L’albero del melograno fu conosciuto dai romani come punica granatum poiché fu proprio al tempo delle guerre puniche che il frutto iniziò ad essere importato. Anche le sue proprietà medicinali erano ben note; ad esempio la radice cotta nel vino veniva usata come vermifugo. Tuttavia fu soprattutto il sapore della pellicola che avvolge i semi ad essere apprezzato, sia nella preparazione di bevande, sia come accompagnamento a piatti di carne.

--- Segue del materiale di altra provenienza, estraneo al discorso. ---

[src/design/tlpt_pkg.sv]
// ----------------------------------------------------------------------------
// tlpt_pkg
// Types and constants shared by the two-level page table engine.
// ----------------------------------------------------------------------------
package tlpt_pkg;

  localparam int unsigned TABLE_WORDS = 1024;
  localparam int unsigned DIR_WORDS   = 1024;
  localparam int unsigned IDX_W       = 10;
  localparam int unsigned FRAME_W     = 20;
  localparam int unsigned OFFS_W      = 12;
  localparam int unsigned VA_W        = 32;
  localparam logic [FRAME_W-1:0] FRAME_BASE_RST = 20'd256;

  typedef enum logic [1:0] {
    OP_MAP    = 2'd0,
    OP_UNMAP  = 2'd1,
    OP_LOOKUP = 2'd2,
    OP_FAULT  = 2'd3
  } tlpt_op_e;

  typedef struct packed {
    tlpt_op_e          op;
    logic [VA_W-1:0]   virt_addr;
    logic [VA_W-1:0]   phys_addr;
    logic [OFFS_W-1:0] entry_flags;
  } tlpt_in_t;

  typedef struct packed {
    logic               status;
    logic [VA_W-1:0]    phys_out;
    logic               mapped;
    logic               dirty;
    logic               accessed;
    logic [FRAME_W-1:0] fault_frame;
    logic               invalidate;
  } tlpt_out_t;

  // Page table entry as held in the table memory: only the fields that
  // can ever be observed are kept.
  typedef struct packed {
    logic [FRAME_W-1:0] frame;
    logic               dirty;
    logic               accessed;
    logic               present;
  } tlpt_pte_t;

  typedef struct packed {
    logic             load;
    logic             clr_dir;
    logic             decide;
    logic             clr_tbl;
    logic             ent_wr;
    logic             finish;
    logic             fail;
    logic [IDX_W-1:0] cnt;
  } tlpt_cmd_t;

  typedef struct packed {
    logic absent;
    logic ok;
    logic rd_op;
    logic is_unmap;
  } tlpt_sts_t;

endpackage

[src/design/tlpt_ctrl.sv]
// ----------------------------------------------------------------------------
// tlpt_ctrl
// Sequencer: directory clearing, lookup, table allocation and entry update.
// ----------------------------------------------------------------------------
module tlpt_ctrl (
  input  logic                clk_i,
  input  logic                rst_ni,
  input  logic                start,
  output logic                busy,
  input  logic                cfg_we_i,
  input  tlpt_pkg::tlpt_sts_t sts_i,
  output tlpt_pkg::tlpt_cmd_t cmd_o,
  output logic                done_o
);
  import tlpt_pkg::*;

  typedef enum logic [2:0] {
    ST_CLR_DIR,
    ST_IDLE,
    ST_DIR,
    ST_DECIDE,
    ST_CLR_TBL,
    ST_ENT,
    ST_ENT_WAIT
  } state_e;

  state_e           state_q;
  logic [IDX_W-1:0] cnt_q;
  logic             done_q;
  tlpt_cmd_t        cmd;

  always_comb begin
    cmd     = '0;
    cmd.cnt = cnt_q;
    case (state_q)
      ST_CLR_DIR: cmd.clr_dir = 1'b1;
      ST_IDLE:    cmd.load    = start;
      ST_DECIDE: begin
        if (sts_i.ok) begin
          cmd.decide = 1'b1;
        end else begin
          cmd.fail   = 1'b1;
          cmd.finish = 1'b1;
        end
      end
      ST_CLR_TBL: cmd.clr_tbl = 1'b1;
      ST_ENT: begin
        if (!sts_i.rd_op) begin
          cmd.ent_wr = 1'b1;
          cmd.finish = 1'b1;
        end
      end
      ST_ENT_WAIT: begin
        cmd.ent_wr = sts_i.is_unmap;
        cmd.finish = 1'b1;
      end
      default: cmd = '0;
    endcase
  end

  always_ff @(posedge clk_i or negedge rst_ni) begin
    if (!rst_ni) begin
      state_q <= ST_CLR_DIR;
      cnt_q   <= '0;
      done_q  <= 1'b0;
    end else begin
      done_q <= cmd.finish;
      if (cfg_we_i) begin
        state_q <= ST_CLR_DIR;
        cnt_q   <= '0;
      end else begin
        case (state_q)
          ST_CLR_DIR: begin
            cnt_q <= cnt_q + 1'b1;
            if (cnt_q == '1) begin
              state_q <= ST_IDLE;
            end
          end
          ST_IDLE: begin
            if (start) begin
              state_q <= ST_DIR;
            end
          end
          ST_DIR: state_q <= ST_DECIDE;
          ST_DECIDE: begin
            if (!sts_i.ok) begin
              state_q <= ST_IDLE;
            end else if (sts_i.absent) begin
              cnt_q   <= '0;
              state_q <= ST_CLR_TBL;
            end else begin
              state_q <= ST_ENT;
            end
          end
          ST_CLR_TBL: begin
            cnt_q <= cnt_q + 1'b1;
            if (cnt_q == '1) begin
              state_q <= ST_ENT;
            end
          end
          ST_ENT: begin
            state_q <= sts_i.rd_op ? ST_ENT_WAIT : ST_IDLE;
          end
          ST_ENT_WAIT: state_q <= ST_IDLE;
          default:     state_q <= ST_IDLE;
        endcase
      end
    end
  end

  assign busy   = (state_q != ST_IDLE);
  assign cmd_o  = cmd;
  assign done_o = done_q;

endmodule

[config.mk]
export PLATFORM = sky130hd
export DESIGN_NAME = tlpt_ctrl
export DESIGN_NICKNAME = d
export VERILOG_FILES = /design/src/design/tlpt_pkg.sv /design/src/design/tlpt_ctrl.sv
export SDC_FILE = /design/constraint.sdc
export NUM_CORES = 1
export LEC_CHECK = 0
export BUFFER_PORTS_ARGS = -buffer_cell sky130_fd_sc_hd__clkbuf_2
export CORE_MARGIN = 2
export CORE_UTILIZATION = 50
export DETAILED_ROUTE_END_ITERATION = 7
export PLACE_DENSITY = 0.83
export REMOVE_ABC_BUFFERS = 1
export SLEW_MARGIN = 0
export SYNTH_ARGS = -nofsm -noshare
export SYNTH_HDL_FRONTEND = slang
export SYNTH_SLANG_ARGS = --single-unit
[constraint.sdc]
create_clock -name clk_i -period 2.1 [get_ports clk_i]
set_input_delay 0.105 -clock clk_i [delete_from_list [all_inputs] [get_ports clk_i]]
set_output_delay 0.105 -clock clk_i [all_outputs]
set_load 0.01 [all_outputs]
==> summary.md, run 1 <==
| Metric | Value |
|---|---|
| Status | complete, no violations |
| Cell types occupying the most area after synthesis | dfrtp_1 39%, o21ai_0 7.8%, and2_1 7.7% |
| GRT overflow | 0 |
| Hold Path Depth | 2 |
| Worst-path fanout max | 12 |
| Final-report setup violation count | 0 |
| Final net count | between 100 and 150 |
| Die W | 46.4 um |
| Via count of the first global-routing pass | 760 |
| Depth of the worst register-to-register path | 5 |
| RSZ-0062 raised after global routing | false |
| Number of flops mapped to enable cells by yosys | 0 |
| Power per cell area | 552 nW/um2 |
| Setup TNS | 0 ps |
| Share of the clock period used by the worst path after layout | 87.4% |
| Total power draw | 0.605 mW |
| Layout fillers | 148 |
| Commonest cells post-synth | 14 x dfrtp_1, 14 x o21ai_0, 11 x and2_1, 8 x nand2_1, 7 x nor2_1 |
| Yosys warnings | 0 |
| Actual slew at the worst max-slew pin | 352 ps |
| First DRT Iteration DRCs | 32 |
| TritonCTS Buffers | 3 |
| Routed via count divided by cell count | 5.45 |
| Hold violation count in the final report | 0 |
| Global-route usage over all layers | a little over a fifth |
| Kind of end point of the critical path | flop |
| Proportion of register bits with asynchronous set or reset after synthesis | 100% |
| Synth Instances | 109 |
| LEAKAGE | 0.531 nW |
| PnR worst setup slack | about 260 ps |
| Clock tree from TritonCTS | yes |
| Cell type with the largest total area after synthesis | dfrtp_1 |
| Flip-flop and latch count after synthesis | 14 |
| Total instance count after detailed placement | roughly 160 |
| Resize count post-CTS | 0 |
| Area of the core | 1710 um2 |
| Number of distinct library cells after synthesis | 36 |
| Worst setup slack after placement | 284 ps |
| Per-instance average area after synthesis | 8.23 um2 |
| Highest Clock Rate | 545 MHz |
| Largest net degree at the start of global routing | 15 |
| Worst min-delay path class | input port to flop |
| Root buffer cell | clkbuf_4 |
| Initial antenna violation count | 0 |
| Remaining design rule violation count | 0 |
| Boundary Pins | 27 |
| CTS clk-pin slew, worst paths | 90 ps |
| Global Route met2 Usage | 33.3% |
| Wire length of the first global-routing pass | 3240 um |
| Count of antenna diodes in the layout | 0 |
| Maximum buffer depth of the clock tree | 2 |
| Vertical die dimension | between 40 and 50 um |
| Effective utilization at floorplan | 52.5% |
| H-Tree Level Count | 1 |
| Startpoint kind of the worst setup timing path | flop |
| Vias post-DR | around 900 |
| Worst-case vdd ir drop | ~380 uV |
| GP Congestion | approximately 0.84 |
| Estimated wirelength of the detail-placed design | 1530 um |
| Final number of max-transition violations | 0 |
| Clock Latency Late Sink | 280 ps |
| Number of core rows | 15 |
| Share of synthesized area occupied by flip-flops and latches | about two fifths |
| Final Routed Wirelength | between 2000 and 2500 um |
| I/O Buffers | 26 |
| GR peak layer | met2 |
| Arrival time at the worst endpoint | 2040 ps |
| Mean routed wirelength per cell | 12.4 um |
| ANT nets after route | 0 |
| Fraction of final layout cells sized beyond drive strength 1 | 26.3% |
| Final clock skew | 1.42 ps |
| Final cell count without fillers | 162 |
| Kind of critical path | flop to flop |
| Number of buffers inserted by post-CTS setup repair | 0 |
| Tightest slew margin relative to the limit | 76.6% |
| Area growth from synthesis to final layout | 22.2% |
| Global-route track usage on met3 | 2.35% |
| Met1 Track Usage GR | 28.8% |
| Die ar. | 2150 um2 |
| Initial DRT Pass Iterations | 5 |
| Crit path time final | 1840 ps |
| Clock sink total | 14 |
| Main flop type after synthesis | dfrtp_1 |
| Fraction of synthesized cell area taken by the top area cell type | between 30% and 40% |
| MaxCap Viol Count | 0 |
| Required time worst endpoint | 2300 ps |
| Cell area after synthesis | 897 um2 |
[through the flow]
step	cell area (um2)	hold slack [ps]	utilization, %
6_report	1100	94.3	64.2
5_1_grt	1100	106	64.2
4_1_cts	1100	84.1	64.2
3_5_place_dp	1050	27.9	61.5
3_3_place_gp	1050	31.0	61.5
2_1_floorplan	866	-191	-
[where the power goes]
| group | leakage (nW) | switching (mW) | internal [mW] |
|---|---|---|---|
| registers | 0.192 | 0.0154 | 0.280 |
| logic | 0.318 | 0.0659 | 0.0498 |
| clock network | 0.0210 | 0.0878 | 0.105 |
[layer usage]
layer,vias to the layer above,part of all wire (%)
met3,2,3.9
met2,19,50
li1,449,-
met5,-,0
met1,413,45
met4,0,0.69
[kinds of logic (layout without fill, tap and decap cells)]
kind of cell / after synthesis / in the layout / share of synthesized area [%]
multiplexers: 1 / 1 / 1.12
buffers and inverters: 10 / 38 / 5.16
flip-flops: 14 / 14 / 39.1
AND/OR/NAND/NOR: 52 / 52 / 32.6
AO/OA/AOI/OAI: 31 / 31 / 20.6
adder cells (fa/ha/maj): 1 / 1 / 1.39
[layout by cell type (no fill, tap or decap), types with 2 or more instances in the layout]
| cell | n |
|---|---|
| clkbuf_2 | 26 |
| o21ai_0 | 14 |
| dfrtp_1 | 14 |
| and2_1 | 11 |
| nand2_1 | 8 |
| nor2_1 | 7 |
| nand2b_1 | 6 |
| a21oi_1 | 5 |
| inv_1 | 4 |
| a31oi_1 | 4 |
| and3_1 | 4 |
| nand3_1 | 3 |
| clkbuf_4 | 3 |
| buf_4 | 3 |
| nor3_1 | 2 |
| or3_1 | 2 |
[worst max-delay path, cell delays in order, from the launching register on]
cell	delay [ps]
dfrtp_1	530
and3b_2	280
a311oi_1	100
buf_4	180
or4_1	510
a21oi_1	170
[flip-flops by register name, indices dropped and copies added (netlist names)]
register,flops
done_o,1
cnt_q,10
state_q,3
[final timing paths]
check,startpoint,to,slack [ps]
worst min-delay path,cfg_we_i,state_q[2],90
worst max-delay path,state_q[0],cnt_q[9],260
max in group asynchronous,rst_ni,done_o,1590
worst min register to register,cnt_q[2],cnt_q[2],520
min in group asynchronous,rst_ni,cnt_q[9],260
worst max register to register,state_q[0],cnt_q[9],260
[layout make-up]
cell class | instances | area, um2 | area share, %
well taps | 25 | 31.3 | 2.85
inverters | 4 | 15.0 | 1.37
flip-flops and latches | 14 | 350 | 32.0
clock buffers | 4 | 36.3 | 3.31
multi-input cells | 85 | 500 | 45.7
repair buffers | 30 | 163 | 14.8
[repair_timing]
| item | 4_1_cts | 5_1_grt |
|---|---|---|
| hold buffers | 1 | 0 |
| endpoints found under the hold margin | 14 | 0 |
| setup endpoints to repair | 0 | 0 |
(Power assumes the default switching activity.)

Proprio la disposizione dei semi all’interno del frutto ispirò e simboleggiò nei secoli metafore di armonia e concordia: da Cirene, che scelse questo frutto come emblema della città, al Cristianesimo, che vide nella melagrana il simbolo del vivere perfetto, fino al Rinascimento, quando il frutto venne rappresentato in quadri famosi come la Madonna della melagrana di Botticelli o in motivi decorativi di pitture parietali o tessuti.
In cucina, ancora oggi, i semi della melagrana, per il loro sapore dolce e allo stesso tempo acidulo, vengono utilizzati nella preparazione di dessert e piatti salati; proprio l’acidità permette a questo frutto di accompagnarsi perfettamente a carni dalla particolare tendenza dolce come il tacchino.